Philippine Airstrikes Kill Suspected Indonesian Militant

Isnilon Hapilon
MANILA, Philippines — A suspected Indonesian militant has been killed and one of Southeast Asia's top terror suspects is fighting for his life after they were hit in Philippine airstrikes at the start of a covert offensive in the country's south, the military chief said Sunday.

Military Chief of Staff Gen. Eduardo Ano said the body of the suspected Indonesian, known by his nom de guerre Mohisen, was recovered by troops along with three slain Filipino followers of militant leader Isnilon Hapilon, who was seriously wounded in the hilly outskirts of Butig town in Lanao del Sur province.

Hapilon was wounded in the arm and was losing blood after air force warplanes, including South Korean-made FA50 fighter jets, unleashed 500-pound (225-kilogram) bombs Wednesday night and Thursday on a militant encampment in an ongoing offensive, Ano said. It was the first time that the FA50s, which were acquired in late 2015 as the military's only fighter jets, were deployed in a combat mission.
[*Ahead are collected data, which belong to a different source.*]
**src/vidc_pkg.sv**
```systemverilog
// Purpose: shared constants and types for the code-tracking supply checker
// Assumes: 40 MHz clock, Avalon-MM register slave with 32-bit data
// Notes: voltages are carried in half-millivolt units, 12 bits wide

package vidc_pkg;

  // ****************************************************************
  // clock and timing
  // ****************************************************************
  localparam int CLK_HZ = 40_000_000;
  localparam int WINDOW_US = 1500; // averaging window, 1.5 ms
  localparam int WINDOW_CYC = WINDOW_US * (CLK_HZ / 1_000_000);
  localparam int INTERVAL_MS = 100; // comparison interval, 100 ms
  localparam int INTERVAL_CYC = INTERVAL_MS * (CLK_HZ / 1000);
  localparam int SKEW_NS = 300; // settle time for line-to-line skew
  localparam int SKEW_CYC = (SKEW_NS * (CLK_HZ / 1_000_000) + 999) / 1000;
  localparam logic [7:0] SKEW_CNT = 8'(SKEW_CYC);
  localparam int SAMPLE_SHIFT = 6;
  localparam int SAMPLES = 1 << SAMPLE_SHIFT;
  localparam logic [5:0] IDX_LAST = 6'h3F;

  // ****************************************************************
  // voltage scale and code tables
  // ****************************************************************
  localparam int HMV_W = 12;
  localparam int ACC_W = HMV_W + SAMPLE_SHIFT;
  localparam logic [12:0] CEIL_HMV = 13'h0C67; // 1.5875 V
  localparam logic [11:0] CORE_LSB_HMV = 12'h00E; // per adc count
  localparam logic [11:0] LEG_BASE = 12'hC80;
  localparam logic [11:0] LEG_STEP = 12'h019;
  localparam logic [6:0] LEG_OFF = 7'h3F;
  localparam logic [11:0] EXT_BASE = 12'hC80;
  localparam logic [11:0] EXT_STEP = 12'h00D;
  localparam logic [6:0] EXT_OFF = 7'h7F;
  localparam logic [11:0] NEW_BASE = 12'hC80;
  localparam logic [11:0] NEW_STEP = 12'h00C;
  localparam logic [6:0] NEW_OFF = 7'h00;

  // ****************************************************************
  // register map
  // ****************************************************************
  localparam int ADDR_W = 6;
  localparam logic [5:0] OFS_CTRL = 6'h00;
  localparam logic [5:0] OFS_UPPER = 6'h04;
  localparam logic [5:0] OFS_LOWER = 6'h08;
  localparam logic [5:0] OFS_STATUS = 6'h0C;
  localparam logic [5:0] OFS_MASK = 6'h10;
  localparam logic [5:0] OFS_AVG1 = 6'h14;
  localparam logic [5:0] OFS_AVG2 = 6'h18;
  localparam logic [5:0] OFS_TEMP = 6'h1C;
  localparam int AVG_OFF_BIT = 16;
  localparam int GPI_LSB = 4;
  localparam logic [11:0] OFS_RST = 12'h064;

  typedef enum logic [1:0] {
    VID_LEGACY,
    VID_EXTENDED,
    VID_NEWER7,
    VID_NEWER6
  } vidc_mode_e;

  typedef struct packed {
    logic temp_b_signed;
    logic temp_a_signed;
    logic check_en;
    vidc_mode_e mode;
  } vidc_ctrl_s;

  typedef struct packed {
    logic lo;
    logic hi;
  } vidc_err_s;

  localparam vidc_ctrl_s CTRL_RST = '{temp_b_signed: 1'b0,
    temp_a_signed: 1'b0, check_en: 1'b1, mode: VID_LEGACY};

endpackage

```
**src/vidc_vid_lut.sv**
```systemverilog
// Purpose: code to target voltage table with a registered read port
// Assumes: code is already filtered against skew
// Notes: one instance per processor

`timescale 1ns/1ps

module vidc_vid_lut (
  input wire logic clk,
  input wire logic reset,
  input wire vidc_pkg::vidc_mode_e mode,
  input wire logic [6:0] code,
  output logic [11:0] target,
  output logic off
);

  logic [11:0] next_target;
  logic next_off;
  logic [18:0] prod;

  // ****************************************************************
  // per-mode table, linear below the base, off codes flagged
  // ****************************************************************
  always_comb begin
    prod = '0;
    next_off = 1'b0;
    next_target = '0;
    case (mode)
      vidc_pkg::VID_LEGACY: begin
        prod = {13'h0000, code[5:0]} * {7'h00, vidc_pkg::LEG_STEP};
        next_off = ({1'b0, code[5:0]} == vidc_pkg::LEG_OFF);
        next_target = vidc_pkg::LEG_BASE - prod[11:0];
      end
      vidc_pkg::VID_EXTENDED: begin
        prod = {12'h000, code} * {7'h00, vidc_pkg::EXT_STEP};
        next_off = (code == vidc_pkg::EXT_OFF);
        next_target = vidc_pkg::EXT_BASE - prod[11:0];
      end
      vidc_pkg::VID_NEWER7: begin
        prod = {12'h000, code} * {7'h00, vidc_pkg::NEW_STEP};
        next_off = (code == vidc_pkg::NEW_OFF);
        next_target = vidc_pkg::NEW_BASE - prod[11:0];
      end
      default: begin
        // six-bit flavour of the newer table, top bit not decoded
        prod = {13'h0000, code[5:0]} * {7'h00, vidc_pkg::NEW_STEP};
        next_off = ({1'b0, code[5:0]} == vidc_pkg::NEW_OFF);
        next_target = vidc_pkg::NEW_BASE - prod[11:0];
      end
    endcase
    // off codes carry no meaningful target
    if (next_off) begin
      next_target = '0;
    end
  end

  // registered read data
  always_ff @(posedge clk) begin
    if (reset) begin
      target <= '0;
      off <= 1'b0;
    end else begin
      target <= next_target;
      off <= next_off;
    end
  end

endmodule

```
Hapilon, who has reportedly been designated to lead an Islamic State group branch in Southeast Asia, was being moved around by his men in a makeshift stretcher but could not escape from Lanao, about 830 kilometers (520 miles) south of Manila, because artillery-backed troops have blocked possible exit points, Ano said.

"We're making it very difficult for them to move around and survive," Ano told The Associated Press by telephone.

The military will ask Indonesian authorities for help in confirming the identity and background of Mohisen, who was not in the list of foreign militants previously monitored as having joined Filipino militant groups in the south.

Hapilon, who is on the U.S. Department of Justice list of most-wanted terrorists worldwide with a reward of up to $5 million for his capture, moved to Butig from his stronghold on southern Basilan island a month ago with about 30 fighters to look for a base for his new militant alliance, Ano said.

IS group commanders apparently wanted Hapilon to set up a base in Lanao, a vast region that offers more security including the presence of other Muslim insurgent groups than his mountain base on Basilan island, so foreign militants can have a springboard to expand their influence in the region, he said.

The ongoing offensive "is significant because it will derail their plan to expand the IS presence to mainland Mindanao," said Defense Secretary Delfin Lorenzana, referring to the southern Philippine region, the scene of decadeslong uprisings by minority Muslims.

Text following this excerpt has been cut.